Here is what I think. I'm guessing that a newer/updated version of the PDF reader plug-in (Adobe Acrobat) is trying to take advantage of the "Accept-Ranges" functionality. When the user scrolls down through the pages before the PDF content a has be fully delivered from WebSpeed, it's applying an asynchronous web request to fetch part of the of the PDF document for a particular page.

My recommendation would be to remove output-http-header("Accept-Ranges":U,"bytes":U). Statement. This has probably (I'm guessing again) not never been an issue because in the past because older versions of Adobe Acrobat reader never made asynchronous web request.

Or alternative if Adobe Acrobat is in fact making asynchronous web request, change your code to handle the web requests for bytes range and deliver what is requested.

**GUESS ENDS HERE***

Also why is there a PAUSE 1 NO-MESSAGE. in the export to webstream loop?

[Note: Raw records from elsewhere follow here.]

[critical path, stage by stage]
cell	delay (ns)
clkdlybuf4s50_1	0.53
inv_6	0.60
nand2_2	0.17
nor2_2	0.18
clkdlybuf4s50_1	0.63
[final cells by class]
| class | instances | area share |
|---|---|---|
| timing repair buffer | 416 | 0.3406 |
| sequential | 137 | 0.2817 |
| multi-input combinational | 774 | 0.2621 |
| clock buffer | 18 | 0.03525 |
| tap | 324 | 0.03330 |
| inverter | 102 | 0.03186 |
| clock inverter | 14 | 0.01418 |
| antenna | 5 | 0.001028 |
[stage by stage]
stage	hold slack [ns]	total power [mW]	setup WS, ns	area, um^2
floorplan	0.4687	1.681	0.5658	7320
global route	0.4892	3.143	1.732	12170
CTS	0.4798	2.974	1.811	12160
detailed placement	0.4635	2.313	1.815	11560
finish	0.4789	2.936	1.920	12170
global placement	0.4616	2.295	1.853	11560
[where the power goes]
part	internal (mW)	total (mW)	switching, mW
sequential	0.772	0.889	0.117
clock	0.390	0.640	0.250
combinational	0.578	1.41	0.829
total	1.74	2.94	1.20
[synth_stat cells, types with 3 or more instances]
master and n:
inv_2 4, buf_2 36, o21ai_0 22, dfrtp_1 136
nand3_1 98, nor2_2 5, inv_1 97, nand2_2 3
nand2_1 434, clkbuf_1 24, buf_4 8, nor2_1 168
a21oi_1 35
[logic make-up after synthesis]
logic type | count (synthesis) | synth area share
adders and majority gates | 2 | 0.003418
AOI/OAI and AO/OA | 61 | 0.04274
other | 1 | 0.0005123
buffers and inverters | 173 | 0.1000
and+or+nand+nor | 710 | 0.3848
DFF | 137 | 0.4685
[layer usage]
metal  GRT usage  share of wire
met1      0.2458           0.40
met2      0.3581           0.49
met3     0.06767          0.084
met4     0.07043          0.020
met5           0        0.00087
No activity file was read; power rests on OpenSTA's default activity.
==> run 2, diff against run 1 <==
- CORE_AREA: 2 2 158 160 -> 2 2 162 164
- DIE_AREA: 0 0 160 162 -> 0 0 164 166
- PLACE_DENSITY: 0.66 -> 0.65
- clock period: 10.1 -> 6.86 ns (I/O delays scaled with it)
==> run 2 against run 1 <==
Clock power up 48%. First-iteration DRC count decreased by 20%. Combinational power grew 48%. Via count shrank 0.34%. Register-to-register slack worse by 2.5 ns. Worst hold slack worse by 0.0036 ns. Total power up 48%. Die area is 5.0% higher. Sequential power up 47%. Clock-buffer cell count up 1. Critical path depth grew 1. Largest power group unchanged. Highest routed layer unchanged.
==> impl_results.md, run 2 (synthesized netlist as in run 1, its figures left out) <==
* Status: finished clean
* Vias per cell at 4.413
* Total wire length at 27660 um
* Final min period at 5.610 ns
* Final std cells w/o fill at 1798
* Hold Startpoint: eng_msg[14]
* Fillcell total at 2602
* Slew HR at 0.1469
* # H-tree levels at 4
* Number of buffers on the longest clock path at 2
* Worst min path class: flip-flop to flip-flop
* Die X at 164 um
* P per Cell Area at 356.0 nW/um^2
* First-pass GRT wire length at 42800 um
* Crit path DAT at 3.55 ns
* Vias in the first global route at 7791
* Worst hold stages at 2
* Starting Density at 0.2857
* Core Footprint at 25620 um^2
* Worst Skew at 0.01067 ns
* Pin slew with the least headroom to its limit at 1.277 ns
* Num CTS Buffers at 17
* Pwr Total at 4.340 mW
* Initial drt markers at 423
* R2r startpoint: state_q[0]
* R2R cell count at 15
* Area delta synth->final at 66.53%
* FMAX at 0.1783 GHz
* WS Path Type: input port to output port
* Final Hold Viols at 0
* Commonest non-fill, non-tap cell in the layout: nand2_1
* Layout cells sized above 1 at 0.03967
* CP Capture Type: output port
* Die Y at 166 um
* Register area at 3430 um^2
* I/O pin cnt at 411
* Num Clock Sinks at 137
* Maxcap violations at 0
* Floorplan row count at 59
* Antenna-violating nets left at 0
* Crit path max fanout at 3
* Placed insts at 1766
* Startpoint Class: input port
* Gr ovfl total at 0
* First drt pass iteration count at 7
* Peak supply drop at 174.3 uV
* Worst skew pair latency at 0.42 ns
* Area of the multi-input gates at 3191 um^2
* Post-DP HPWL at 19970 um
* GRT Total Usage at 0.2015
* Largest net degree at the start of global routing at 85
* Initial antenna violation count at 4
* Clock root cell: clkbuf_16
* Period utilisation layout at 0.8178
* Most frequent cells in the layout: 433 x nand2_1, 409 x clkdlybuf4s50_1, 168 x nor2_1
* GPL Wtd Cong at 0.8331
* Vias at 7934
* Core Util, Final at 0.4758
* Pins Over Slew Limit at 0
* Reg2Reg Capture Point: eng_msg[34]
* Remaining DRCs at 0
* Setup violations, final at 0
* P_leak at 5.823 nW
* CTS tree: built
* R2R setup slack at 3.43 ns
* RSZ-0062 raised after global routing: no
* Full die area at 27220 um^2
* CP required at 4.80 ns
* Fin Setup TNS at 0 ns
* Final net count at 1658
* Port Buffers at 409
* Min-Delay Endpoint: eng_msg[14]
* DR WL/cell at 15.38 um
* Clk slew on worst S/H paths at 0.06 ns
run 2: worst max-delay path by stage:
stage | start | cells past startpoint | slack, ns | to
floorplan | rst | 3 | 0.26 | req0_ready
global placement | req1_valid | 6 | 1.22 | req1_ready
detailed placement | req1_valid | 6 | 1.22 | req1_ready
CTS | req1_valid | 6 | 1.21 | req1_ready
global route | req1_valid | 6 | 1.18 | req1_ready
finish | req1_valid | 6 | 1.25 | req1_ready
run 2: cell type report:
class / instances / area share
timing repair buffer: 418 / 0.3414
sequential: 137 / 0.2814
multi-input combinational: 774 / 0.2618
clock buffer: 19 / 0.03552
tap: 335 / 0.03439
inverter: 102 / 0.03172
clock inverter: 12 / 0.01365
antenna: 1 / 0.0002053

Also here is what I have in my http header when I deliver PDF documents:

output-http-header("Status",'200 OK').
output-http-header("X-Powered-By":U, SUBSTITUTE('&1 &2',PROVERSION, OPSYS)).
output-http-header("Content-Transfer-Encoding", "binary").
output-http-header("Content-MD5", STRING(MD5-DIGEST(mpData))).
output-http-header("Content-Length",STRING(GET-SIZE(mpData))).
output-http-header("Content-Disposition", SUBSTITUTE('inline~;filename=&1', get-field('filename')) ).
output-content-type (SUBSTITUTE('application/pdf; name=&1':U,get-field('filename'))).

{&OUT-LONG} mpData.



I know this might not fix your problem however might try
 
Other thing to look at. But I bet my bottom dollar you have already tried it.

To set your internet preferences in Adobe Acrobat,
1. Choose ‘Edit’ on the top menu and select ‘Preferences’.
2. From the menu on the left-hand side, select ‘Internet’.
3. In the ‘Web Browser Options’ section, check the options that best suit your needs.
a. Display PDF In Browser - allows any PDF opened from the web to display inside the current browser window. If this option is not selected, PDF documents open in a separate Acrobat window.
b. Allow Fast Web View - downloads PDF files for viewing one page at a time. If this option is not selected, the entire file downloads before it is displayed.
c. Allow Speculative Downloading in the Background – allows a PDF file to continue downloading from the web, even after the first requested page displays. Downloading in the background stops when any other task, such as paging through the document, is initiated in Acrobat.
4. Unless you have Administrative Rights for the computer you are using, ignore the ‘Internet Options’ section.
 
I think rather than older versions of Acrobat not supporting the Accept-ranges option it's actually the server side that hasn't supported it in the past. On the couple of sites that are now broken my guess is that these have got more recent versions of IIS.